Give again only those lines from the start of the entries through the line holding "after floorplan: 1", leaving them as they are.

____

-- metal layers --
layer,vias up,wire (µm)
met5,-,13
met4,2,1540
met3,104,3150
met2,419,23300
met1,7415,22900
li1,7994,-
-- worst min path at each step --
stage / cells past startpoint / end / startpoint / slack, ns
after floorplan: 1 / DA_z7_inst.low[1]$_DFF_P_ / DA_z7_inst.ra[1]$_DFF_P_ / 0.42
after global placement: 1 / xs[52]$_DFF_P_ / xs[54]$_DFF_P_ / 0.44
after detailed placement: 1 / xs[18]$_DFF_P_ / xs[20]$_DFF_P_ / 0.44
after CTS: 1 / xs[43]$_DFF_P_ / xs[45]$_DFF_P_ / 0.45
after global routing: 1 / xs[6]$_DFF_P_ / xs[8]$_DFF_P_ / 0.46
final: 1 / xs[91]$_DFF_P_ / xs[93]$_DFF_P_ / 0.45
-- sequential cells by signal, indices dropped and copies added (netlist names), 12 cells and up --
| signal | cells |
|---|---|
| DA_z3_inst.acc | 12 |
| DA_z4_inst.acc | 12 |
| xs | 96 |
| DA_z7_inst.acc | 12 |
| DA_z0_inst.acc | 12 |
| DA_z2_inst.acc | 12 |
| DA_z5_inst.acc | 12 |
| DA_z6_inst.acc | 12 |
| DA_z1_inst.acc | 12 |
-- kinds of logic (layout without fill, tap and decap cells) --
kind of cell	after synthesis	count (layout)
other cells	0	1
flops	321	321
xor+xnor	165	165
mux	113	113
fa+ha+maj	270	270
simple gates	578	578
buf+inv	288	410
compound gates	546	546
Background: an optimization exercise with open tools, aiming at a short achievable clock period and few clock cycles per item. Do not read the settings as production practice.
The RTL was checked by simulation tests, not by an equivalence proof against the original design.
Power and IR drop assume default switching activity.

**flow/standard.sh**
```bash
#!/bin/bash
# synth_recipe.tcl (not shown) runs the flow's synth.tcl, then flattens the netlist and writes it again
# the make line also repeats each setting of config.mk as NAME=value (left out here)
make -C /OpenROAD-flow-scripts/flow DESIGN_CONFIG=/design/flow/config.mk WORK_HOME=/design/flow/orfs CLKGATE_MAP_FILE= SYNTH_SCRIPT=/design/flow/synth_recipe.tcl "${@:-finish}"
```
**flow/config.mk**
```make
export PLATFORM = sky130hd
export DESIGN_NAME = Full_dataPath
export DESIGN_NICKNAME = Full_dataPath
export VERILOG_FILES = /design/flow/design.v
export SDC_FILE = /design/flow/constraint.sdc
export NUM_CORES = 4
export LEC_CHECK = 0
export ABC_CLOCK_PERIOD_IN_PS = 4000
export CAP_MARGIN = 20
export CORE_MARGIN = 2
export CORE_UTILIZATION = 40
export PLACE_DENSITY = 0.5
export SLEW_MARGIN = 20
```
**flow/flow/run.sh**
```bash
#!/bin/bash
set -euo pipefail
MARGIN=$(cat flow/margin.txt)
bash standard.sh SETUP_SLACK_MARGIN=$MARGIN finish > make_finish.log 2>&1
```
**flow/flow/margin.txt**
```
10.8
```
**flow/constraint.sdc**
```tcl
create_clock -name core_clock -period 15.0 [get_ports {clk}]
set_input_delay 3.0000 -clock core_clock [delete_from_list [all_inputs] [get_ports {clk}]]
set_output_delay 3.0000 -clock core_clock [all_outputs]
set_load 0.01 [all_outputs]
```
**flow/design.v**
```verilog
`timescale 1ns / 1ps
module TwoXOneMUX( input A,B,S,output  C);
assign C= S? B:A;
endmodule
`timescale 1ns / 1ps
module DFlipFlop (input clk, input rst, input D, output reg Q);
always @ (posedge clk or posedge rst)
 begin
if (rst)
Q <= 1'b0;
else
Q <= D;
end
endmodule
`timescale 1ns / 1ps
module onebitReg( input  in, input S,input clk, input rst, output  Q);
wire C;
TwoXOneMUX  mux(  Q,in,S, C);
DFlipFlop flipflop( clk,  rst,  C, Q);
endmodule
`timescale 1ns / 1ps
module OneReg(input clk,input S,input [31:0] in,input rst, output [31:0] Q );
genvar i;  
generate 
for (i=0;i<=31;i=i+1)
begin
    onebitReg mod1 (   in[i],  S, clk,  rst,   Q[i]);
    end 
   endgenerate 
endmodule
`timescale 1ns / 1ps
module sixtyFour_reg #(parameter n=64)(input clk,input S,input [n-1:0] in,input rst, output [n-1:0] Q );
    genvar i;  
    generate 
    for (i=0;i<n;i=i+1)
    begin
        onebitReg mod1 (   in[i],  S, clk,  rst,   Q[i]);
        end 
       endgenerate 
    endmodule
`timescale 1ns / 1ps
module ThirtytwoMUX(input [31:0]A,input [31:0]B,input S ,output[31:0] C);
genvar i;  
generate 
for (i=0;i<=31;i=i+1)
begin
TwoXOneMUX m(A[i],B[i],S,C[i]);
 end 
  endgenerate 
endmodule
`timescale 1ns / 1ps
module FullAdder(input a,b,c, output sum1, carry_out);
wire w1,w2,w3;
assign sum1=a^b^c;
assign w1=a&b;
assign w2=a&c;
assign w3=c&b;
assign carry_out=w1|w2|w3;
endmodule
`timescale 1ns / 1ps
module ripple_carry(input [31:0] x_ripple,
input [31:0] y_ripple,
input cin,
output [31:0] sum_ripple,
output cout1_ripple
);
wire [31:0]c;
FullAdder add(x_ripple[0],y_ripple[0],cin,sum_ripple[0],c[0]);
genvar i;
generate
for(i=1;i<32;i=i+1)
begin
FullAdder add1(x_ripple[i],y_ripple[i],c[i-1],sum_ripple[i],c[i]);
end
endgenerate 
assign cout1_ripple= c[31];
endmodule
`timescale 1ns / 1ps
module shiftLeft(input [31:0]num ,output[31:0] C);
assign  C ={num[30:0],1'b0}; 
endmodule
`timescale 1ns / 1ps
module ALU (
input [31:0] in1, in2,
input [3:0] aluSel,
output reg [31:0] result, output zero );
wire c1, c2;
wire [31:0]sum;
ripple_carry plus( in1,in2, 1'b0,sum,c1);
wire [31:0]sub;
ripple_carry subt( in1,~in2+32'd1, 1'b0,sub,c2);
always @(*)
begin
case(aluSel)
4'b0010: result= sum; 
4'b0110 :result= sub ;   
4'b0000 : result= in1 & in2  ;
4'b0001 :  result= in1 | in2 ;
default:result=0;
endcase
end
  assign zero=(result==0);
endmodule
`timescale 1ns / 1ps
module ALU_Control(input [1:0]aluop, input [14:12]intr1,input  instr2 ,output reg[3:0]aluS);
always @(*)
begin
if(aluop==2'b00)
aluS=4'b0010;
else if(aluop==2'b01 )
aluS=4'b0110;
else if (aluop==2'b10 && intr1==3'b000 && instr2==1'b0)
aluS=4'b0010;
else if (aluop==2'b10&&intr1==3'b000&&instr2==1)
aluS=4'b0110;
else if (aluop==2'b10&&intr1==3'b111&&instr2==0)
aluS=4'b0000;
else if (aluop==2'b10&&intr1==3'b110&&instr2==0)
aluS=4'b0001;
else
aluS=4'b0010;
end
endmodule
`timescale 1ns / 1ps
module Control_unit(input [6:2]opcode, output reg branch,
output reg  memread,output reg  memtoreg,
output reg [1:0]aluop,output reg memwrite, output reg  alusrc,output reg regwrite );
always @(*)
begin
case(opcode) 
5'b01100 : 
begin 
 branch=0;
  memread=0;
   memtoreg=0;
 aluop=10;
  memwrite=0; 
   alusrc=0;
    regwrite=1;
end
5'b00000 :
begin 
 branch=0;
  memread=1;
   memtoreg=1;
 aluop=00;
  memwrite=0; 
   alusrc=1;
    regwrite=1;
end
5'b01000:
begin 
 branch=0;
  memread=0;
   memtoreg=1;
 aluop=00;
  memwrite=1; 
   alusrc=1;
    regwrite=0;
end
5'b11000:
begin 
 branch=1;
  memread=0;
   memtoreg=0;
 aluop=01;
  memwrite=0; 
   alusrc=0;
    regwrite=0;
end
default :
begin
 branch=0;
 memread=0;
  memtoreg=0;
aluop=2'b00;
 memwrite=0; 
  alusrc=0;
   regwrite=0;
   end
endcase
end
endmodule
`timescale 1ns / 1ps
module Forward_unit(input [4:0] Rs1, input [4:0] Rs2, input [4:0]Ex_mem_RegistarRd, input [4:0] Mem_Wb_RegistarRd,
input exmem_Regwrite, input memwb_Regwrite, output reg [1:0]f1, output reg[1:0]f2 );
always@(*)
begin
if(exmem_Regwrite==1 && Ex_mem_RegistarRd!=0 && Ex_mem_RegistarRd==Rs1 )
f1=2'b10;
else if(memwb_Regwrite==1 && Mem_Wb_RegistarRd!=0 && Mem_Wb_RegistarRd==Rs1 && 
!((exmem_Regwrite==1 && Ex_mem_RegistarRd!=0) && Ex_mem_RegistarRd==Rs1))
f1=2'b01;
else f1=2'b00;
 if(exmem_Regwrite==1 && Ex_mem_RegistarRd!=0 && Ex_mem_RegistarRd==Rs2 )
f2=2'b10;
 else 
 if(memwb_Regwrite==1 && Mem_Wb_RegistarRd!=0 && Mem_Wb_RegistarRd==Rs2 && 
!((exmem_Regwrite==1 && Ex_mem_RegistarRd!=0) && Ex_mem_RegistarRd==Rs2))
f2=2'b01;
else 
f2=2'b00;
end
endmodule
    `timescale 1ns / 1ps
    module FourMuxForward(input [31:0] read_data_ID_EX, input [31:0] write_data_mux, 
    input [31:0] ALU_result_EX_MEM, input[1:0] forward,
     output reg[31:0]RD1_output
     );
    always@(*)
    begin
    case (forward)
    2'b00 :RD1_output=read_data_ID_EX;
    2'b01 :RD1_output=write_data_mux;
    2'b10 :RD1_output=ALU_result_EX_MEM;
    default : RD1_output=0;
    endcase 
    end 
    endmodule
`timescale 1ns / 1ps
module hazard_unit( input  [4:0] RS1_IF_ID, input [4:0]RD_ID_EX,input [4:0]RS2_IF_ID,
                    input memread_ID_EX, output reg stall );
always@(*)
begin
if( RS1_IF_ID == RD_ID_EX | RS2_IF_ID == RD_ID_EX && memread_ID_EX !=0 && RD_ID_EX != 0)
    stall = 1'b1;
 else
 stall =1'b0;
end
endmodule
`timescale 1ns / 1ps
module immediate_generator(output reg [31:0] gen_out, input [31:0] inst );
always @(*)
begin
if(inst[6]==0 && inst[5]==0)  
         begin
          gen_out={{inst[31]?20'hFFFFF:20'h00000},inst[31:20]};
          end
else if(inst[6]==0 && inst[5]==1) 
        begin
           gen_out={{inst[31]?20'hFFFFF:20'h00000},inst[31:25],inst[11:7]};
        end
else   
        begin
           gen_out={{inst[31]?20'hFFFFF:20'h00000},inst[31],inst[7],inst[30:25],inst[11:8]};
         end
end 
endmodule
`timescale 1ns / 1ps
module RegisterFile(input clk, rst, 
input[4:0] readreg1, readreg2, writereg,
input[31:0] writedata,
input regwrite,
output[31:0] readdata1, readdata2  );
reg [31:0]S;
wire [31:0]dataout [0:31];
genvar i; 
assign dataout[0]=0;
generate 
for (i=1;i<32;i=i+1)
begin
OneReg regs (clk,S[i],writedata, rst,  dataout[i]);
end
endgenerate
assign readdata1 = (regwrite && writereg!=0 && writereg==readreg1) ? writedata : dataout[readreg1];
assign readdata2 = (regwrite && writereg!=0 && writereg==readreg2) ? writedata : dataout[readreg2];
always@(*)
begin
S=0;
if (regwrite)
S[writereg] =1;
end
endmodule
`timescale 1ns / 1ps
module Full_dataPath( input clk, input rst,
  output [5:0] imem_addr, input [31:0] imem_data,
  output [5:0] dmem_addr, output [31:0] dmem_wdata, output dmem_we,
  input [31:0] dmem_rdata);
reg  [5:0]  pf;                     
reg  [20:0] ic [0:63];              
reg  [63:0] icv;                    
reg  [5:0]  fpc;                    
reg  [63:0] foh;                    
reg         fd_v0, fd_v1;
reg  [20:0] fd_i0, fd_i1;
reg  [5:0]  fd_pc;                  
reg         fd_pt0, fd_pt1;         
reg  [31:1] fd_o10, fd_o20, fd_o11, fd_o21;  
reg         de_v0, de_v1;
reg         de_wr0, de_wr1;         
reg         de_lw0, de_lw1;
reg  [4:0]  de_rd0, de_rd1;
reg  [1:0]  de_op0, de_op1;         
reg  [31:0] de_a0, de_b0, de_a1, de_b1;
reg  [1:0]  de_fa0, de_fb0, de_fa1, de_fb1;  
reg  [5:0]  de_addr;
reg  [31:0] de_wd;
reg         de_we;
reg         ew_we0, ew_we1;
reg  [4:0]  ew_rd0, ew_rd1;
reg  [31:0] ew_res0, ew_res1;
reg  [31:0] rf [1:31];
reg  [31:1] rfv;
assign imem_addr  = pf;
assign dmem_addr  = de_addr;
assign dmem_wdata = de_wd;
assign dmem_we    = de_we;
function [20:0] pack; input [31:0] i; input [5:0] a;
  reg [1:0] c;
  begin
    pack[20]   = i[6] & (i[19:15] == i[24:20]);
    c = i[6] ? 2'd3 : i[4] ? 2'd0 : i[5] ? 2'd2 : 2'd1;
    pack[1:0]  = c;
    pack[6:2]  = i[19:15];
    pack[11:7] = (c == 2'd1) ? i[11:7] : i[24:20];
    case (c)
      2'd0: pack[19:12] = {i[11:7], i[13], i[13] ? i[12] : i[30], 1'b0};
      2'd1: pack[19:12] = i[27:20];
      2'd2: pack[19:12] = {i[27:25], i[11:7]};
      default: pack[19:12] = {a + {i[27:25], i[11:9]}, 2'b00};
    endcase
  end
endfunction
function f_br;  input [20:0] w; f_br  = (w[1:0] == 2'd3); endfunction
function f_sw;  input [20:0] w; f_sw  = (w[1:0] == 2'd2); endfunction
function f_lw;  input [20:0] w; f_lw  = (w[1:0] == 2'd1); endfunction
function f_mem; input [20:0] w; f_mem = w[1] ^ w[0]; endfunction
function f_unc; input [20:0] w; f_unc = w[20]; endfunction
function [4:0] f_rs1; input [20:0] w; f_rs1 = w[6:2]; endfunction
function [4:0] f_rs2; input [20:0] w; f_rs2 = w[11:7]; endfunction
function [4:0] f_rdn; input [20:0] w; f_rdn = (w[1:0] == 2'd0) ? w[19:15] : w[11:7]; endfunction
function [5:0] f_tgt; input [20:0] w; f_tgt = w[19:14]; endfunction
function f_wrd; input [20:0] w; f_wrd = ~w[1] & (f_rdn(w) != 5'd0); endfunction
function f_rd; input [20:0] w; input [4:0] r;
  f_rd = (w[6:2] == r) | (~f_lw(w) & (w[11:7] == r));
endfunction
function [31:0] alu; input [1:0] op; input [31:0] a, b;
  reg [31:0] s;
  begin
    s = a + (op[0] ? ~b : b) + {31'b0, op[0]};
    alu = op[1] ? (op[0] ? (a & b) : (a | b)) : s;
  end
endfunction
wire [31:0] ea0 = de_fa0[1] ? ew_res1 : de_fa0[0] ? ew_res0 : de_a0;
wire [31:0] eb0 = de_fb0[1] ? ew_res1 : de_fb0[0] ? ew_res0 : de_b0;
wire [31:0] ea1 = de_fa1[1] ? ew_res1 : de_fa1[0] ? ew_res0 : de_a1;
wire [31:0] eb1 = de_fb1[1] ? ew_res1 : de_fb1[0] ? ew_res0 : de_b1;
wire [31:0] e_alu0 = alu(de_op0, ea0, eb0);
wire [31:0] e_alu1 = alu(de_op1, ea1, eb1);
wire [31:0] e_res0 = de_lw0 ? dmem_rdata : e_alu0;
wire [31:0] e_res1 = de_lw1 ? dmem_rdata : e_alu1;
function [31:0] rdreg; input [4:0] r; input [31:1] oh;
  integer k;
  reg [31:0] v;
  begin
    v = 32'b0;
    for (k = 1; k < 32; k = k + 1)
      v = v | ({32{oh[k] & rfv[k]}} & rf[k]);
    rdreg = (ew_we1 && ew_rd1 == r) ? ew_res1 :
            (ew_we0 && ew_rd0 == r) ? ew_res0 : v;
  end
endfunction
function [31:1] onehot; input [4:0] r;
  integer k;
  for (k = 1; k < 32; k = k + 1) onehot[k] = (r == k);
endfunction
function [1:0] esel; input [4:0] r;
  begin
    esel[1] = de_v1 & de_wr1 & (de_rd1 == r);
    esel[0] = de_v0 & de_wr0 & (de_rd0 == r) & ~esel[1];
  end
endfunction
function [31:0] fwd; input [1:0] s; input [31:0] v;
  fwd = s[1] ? e_res1 : s[0] ? e_res0 : v;
endfunction
wire [4:0] d_rs1_0 = f_rs1(fd_i0), d_rs2_0 = f_rs2(fd_i0), d_rd_0 = f_rdn(fd_i0);
wire [4:0] d_rs1_1 = f_rs1(fd_i1), d_rs2_1 = f_rs2(fd_i1), d_rd_1 = f_rdn(fd_i1);
wire [31:0] r1_0 = rdreg(d_rs1_0, fd_o10), r2_0 = rdreg(d_rs2_0, fd_o20);
wire [31:0] r1_1 = rdreg(d_rs1_1, fd_o11), r2_1 = rdreg(d_rs2_1, fd_o21);
wire [1:0] s1_0 = esel(d_rs1_0), s2_0 = esel(d_rs2_0);
wire [1:0] s1_1 = esel(d_rs1_1), s2_1 = esel(d_rs2_1);
wire [31:0] v2_0 = fwd(s2_0, r2_0), v2_1 = fwd(s2_1, r2_1);
wire d_br0 = fd_v0 & f_br(fd_i0), d_br1 = fd_v1 & f_br(fd_i1);
wire [5:0] d_tgt0 = f_tgt(fd_i0);
wire [5:0] d_tgt1 = f_tgt(fd_i1);
function sumeq; input [1:0] op; input [31:0] a, b, c;
  reg [31:0] bb, p, g, kin;
  begin
    bb  = op[0] ? ~b : b;
    p   = a ^ bb;
    g   = a & bb;
    kin = {g[30:0] | (p[30:0] & ~c[30:0]), op[0]};
    if (op[1]) sumeq = ((op[0] ? (a & b) : (a | b)) == c);
    else       sumeq = ((p ^ c) == kin);
  end
endfunction
wire [31:0] e_rd = dmem_rdata;
function eeq0; input [31:0] c; eeq0 = de_lw0 ? (e_rd == c) : sumeq(de_op0, ea0, eb0, c); endfunction
function eeq1; input [31:0] c; eeq1 = de_lw1 ? (e_rd == c) : sumeq(de_op1, ea1, eb1, c); endfunction
function beq_eq; input [31:0] r1, r2; input [1:0] s1, s2;
  reg [31:0] c; reg [1:0] k;
  begin
    c = (s1 != 2'b00) ? r2 : r1;
    k = (s1 != 2'b00) ? s1 : s2;
    if (s1 != 2'b00 && s2 != 2'b00) beq_eq = 1'b1;    
    else if (k[1]) beq_eq = eeq1(c);
    else if (k[0]) beq_eq = eeq0(c);
    else beq_eq = (r1 == r2);
  end
endfunction
wire d_bst0 = d_br0 & ~fd_pt0 & (s1_0 != 2'b00) & (s2_0 != 2'b00) & (s1_0 != s2_0);
wire d_bst1 = d_br1 & ~fd_pt1 & (s1_1 != 2'b00) & (s2_1 != 2'b00) & (s1_1 != s2_1);
wire d_mis0 = d_br0 & ~fd_pt0 & ~d_bst0 & beq_eq(r1_0, r2_0, s1_0, s2_0);
wire d_mis1 = d_br1 & ~fd_pt1 & ~d_bst1 & beq_eq(r1_1, r2_1, s1_1, s2_1);
wire d_m1   = fd_v1 & f_mem(fd_i1);            
wire [20:0] d_mi = d_m1 ? fd_i1 : fd_i0;
wire d_mem  = (fd_v0 & f_mem(fd_i0)) | d_m1;
wire d_sw   = d_mem & f_sw(d_mi);
wire [1:0]  d_msel = d_m1 ? s1_1 : s1_0;        
wire [31:0] d_mbase_r = d_m1 ? r1_1 : r1_0;
wire [7:0]  d_mbase = d_msel[1] ? e_alu1[7:0] : d_msel[0] ? e_alu0[7:0] : d_mbase_r[7:0];
wire [7:0]  d_imm  = d_mi[19:12];
wire [7:0]  d_ea   = d_mbase + d_imm;
wire [31:0] d_wd   = d_m1 ? v2_1 : v2_0;
wire d_stall = (d_mem & ((d_msel[1] & de_lw1) | (d_msel[0] & de_lw0))) | d_bst0 | d_bst1;
wire d_redir = d_mis0 | (d_mis1 & ~d_stall);
wire [5:0] fpc1 = fpc + 6'd1;
wire [63:0] foh1 = {foh[62:0], foh[63]};
wire [63:0] foh2 = {foh[61:0], foh[63:62]};
function [20:0] icread; input [63:0] oh;
  integer k;
  begin
    icread = 21'b0;
    for (k = 0; k < 64; k = k + 1)
      icread = icread | ({21{oh[k]}} & ic[k]);
  end
endfunction
function [63:0] dec64; input [5:0] a;
  integer k;
  for (k = 0; k < 64; k = k + 1) dec64[k] = (a == k);
endfunction
wire hit0 = |(foh & icv), hit1 = |(foh1 & icv);
wire [20:0] c0 = icread(foh & icv), c1 = icread(foh1 & icv);
wire [20:0] bus_w = pack(imem_data, pf);
wire bus0 = ~hit0 & (pf == fpc);
wire av0 = hit0 | bus0;
wire [20:0] w0 = hit0 ? c0 : bus_w;
wire [20:0] w1 = c1;
wire unc0 = f_unc(w0), unc1 = f_unc(w1);
wire pair = hit0 & hit1 & ~f_unc(c0) & ~(f_mem(c0) & f_mem(w1)) &
            ~(f_wrd(c0) & f_rd(w1, f_rdn(c0)));
wire [5:0] f_next_c = f_unc(c0) ? f_tgt(c0) :
                      pair ? (unc1 ? f_tgt(w1) : fpc + 6'd2) : fpc1;
wire [63:0] f_noh_c = f_unc(c0) ? dec64(f_tgt(c0)) :
                      pair ? (unc1 ? dec64(f_tgt(w1)) : foh2) : foh1;
wire [5:0] f_next_b = f_unc(bus_w) ? f_tgt(bus_w) : fpc1;
wire [63:0] f_noh_b = f_unc(bus_w) ? dec64(f_tgt(bus_w)) : foh1;
wire [5:0] f_next  = hit0 ? f_next_c : bus0 ? f_next_b : fpc;
wire [63:0] f_noh  = hit0 ? f_noh_c : bus0 ? f_noh_b : foh;
wire [5:0] pf_seq = pf + 6'd1;
wire [5:0] pf_nr  = (~av0 & ~d_stall) ? fpc : pf_seq;
wire [5:0] pf_r0  = icv[d_tgt0] ? pf_seq : d_tgt0;
wire [5:0] pf_r1  = icv[d_tgt1] ? pf_seq : d_tgt1;
wire d_mis1r = d_mis1 & ~d_stall;
wire [5:0] pf_next  = d_mis0 ? pf_r0 : d_mis1r ? pf_r1 : pf_nr;
wire [5:0] fpc_nr   = d_stall ? fpc : f_next;
wire [5:0] fpc_next = d_mis0 ? d_tgt0 : d_mis1r ? d_tgt1 : fpc_nr;
wire [63:0] foh_nr   = d_stall ? foh : f_noh;
wire [63:0] foh_next = d_mis0 ? dec64(d_tgt0) : d_mis1r ? dec64(d_tgt1) : foh_nr;
always @(posedge clk or posedge rst)
  if (rst) begin
    icv <= 64'b0;
    fpc <= 6'd0;
    foh <= 64'd1;
    fd_v0 <= 1'b0; fd_v1 <= 1'b0;
    de_v0 <= 1'b0; de_v1 <= 1'b0; de_wr0 <= 1'b0; de_wr1 <= 1'b0;
    ew_we0 <= 1'b0; ew_we1 <= 1'b0;
    rfv <= 31'b0;
  end else begin
    icv[pf] <= 1'b1;
    fpc <= fpc_next;
    foh <= foh_next;
    if (d_redir) begin
      fd_v0 <= 1'b0; fd_v1 <= 1'b0;
    end else if (!d_stall) begin
      fd_v0 <= av0; fd_v1 <= pair;
    end
    de_v0  <= fd_v0 & ~d_stall & ~f_br(fd_i0);
    de_v1  <= fd_v1 & ~d_stall & ~d_mis0 & ~f_br(fd_i1);
    de_wr0 <= fd_v0 & ~d_stall & f_wrd(fd_i0);
    de_wr1 <= fd_v1 & ~d_stall & ~d_mis0 & f_wrd(fd_i1);
    ew_we0 <= de_v0 & de_wr0;
    ew_we1 <= de_v1 & de_wr1;
    if (ew_we0) rfv[ew_rd0] <= 1'b1;
    if (ew_we1) rfv[ew_rd1] <= 1'b1;
  end
always @(posedge clk) begin
  pf    <= rst ? 6'd0 : pf_next;
  de_we <= d_sw & ~d_stall & ~(d_m1 & d_mis0);
  ic[pf] <= bus_w;
  if (!d_stall) begin
    fd_i0 <= w0; fd_i1 <= w1; fd_pc <= fpc;
    fd_pt0 <= unc0; fd_pt1 <= unc1;
    fd_o10 <= onehot(f_rs1(w0)); fd_o20 <= onehot(f_rs2(w0));
    fd_o11 <= onehot(f_rs1(w1)); fd_o21 <= onehot(f_rs2(w1));
  end
  de_lw0 <= f_lw(fd_i0);  de_lw1 <= f_lw(fd_i1);
  de_rd0 <= d_rd_0;       de_rd1 <= d_rd_1;
  de_op0 <= fd_i0[14:13];
  de_op1 <= fd_i1[14:13];
  de_a0 <= r1_0; de_b0 <= r2_0; de_a1 <= r1_1; de_b1 <= r2_1;
  de_fa0 <= s1_0; de_fb0 <= s2_0; de_fa1 <= s1_1; de_fb1 <= s2_1;
  de_addr <= d_ea[7:2];
  de_wd   <= d_wd;
  ew_rd0 <= de_rd0; ew_rd1 <= de_rd1;
  ew_res0 <= e_res0; ew_res1 <= e_res1;
  if (ew_we0 && !(ew_we1 && ew_rd1 == ew_rd0)) rf[ew_rd0] <= ew_res0;
  if (ew_we1) rf[ew_rd1] <= ew_res1;
end
endmodule
```
==> results.yml <==
global_route:
  grt_max_degree: 91
  grtUsageTotal_pct: 76.0
  grt_pass1_wl_um: 2250000
  grt_pass1_vias: 203264
  grt_overflow_total: 3
logic_synthesis:
  postSynthCellCount: 17725
  synth-adder-area-share_pct: 2.54
  synthMuxAreaShare_pct: 6.81
  async_flop_share_pct: 5.87
  yosysSeqAreaShare_pct: 47.3
  syn_avg_cell_area_um2: 10.1
  synth-simple-area-share_pct: 19.3
  synth_compound_area_share_pct: 16.9
  synth_edf_count: 2502
  netlist_area_um2: 179000
  synth-xor-area-share_pct: 2.74
  synth_nets: 18029
  synth_warnings: 1
  synthFlopType: "edfxtp_1"
  synth-seq-cells: 2946
  synth_top_family_by_area: "simple AND/OR/NAND/NOR gates"
  synth_cell_types: 110
floorplan:
  die_y_um: 674
  fp.dieW_um: 674
  io_pins: 111
  start_util_pct: 40.2
  rows: 245
clock_tree:
  cts_sinks: 2946
  cts_max_path_buffers: 4
  cts_root_buf: "clkbuf_16"
  cts_inserted_buffers: 347
  ctsHtreeMaxLevel: 5
  hold_buffers: 0
status:
  stop_error: "[ERROR GRT-0116] Global routing finished with congestion. Check the congestion regions in the DRC Viewer."
  status: "aborted with a tool error"
  lastStage: "global routing (5_1_grt)"
placed_design:
  dpl.hpwl_um: 1050000
  gp_congestion: 1.21
  io_buffers: 102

____

## Result of this exercise
-- metal layers --
layer,vias up,wire (µm)
met5,-,13
met4,2,1540
met3,104,3150
met2,419,23300
met1,7415,22900
li1,7994,-
-- worst min path at each step --
stage / cells past startpoint / end / startpoint / slack, ns
after floorplan: 1 / DA_z7_inst.low[1]$_DFF_P_ / DA_z7_inst.ra[1]$_DFF_P_ / 0.42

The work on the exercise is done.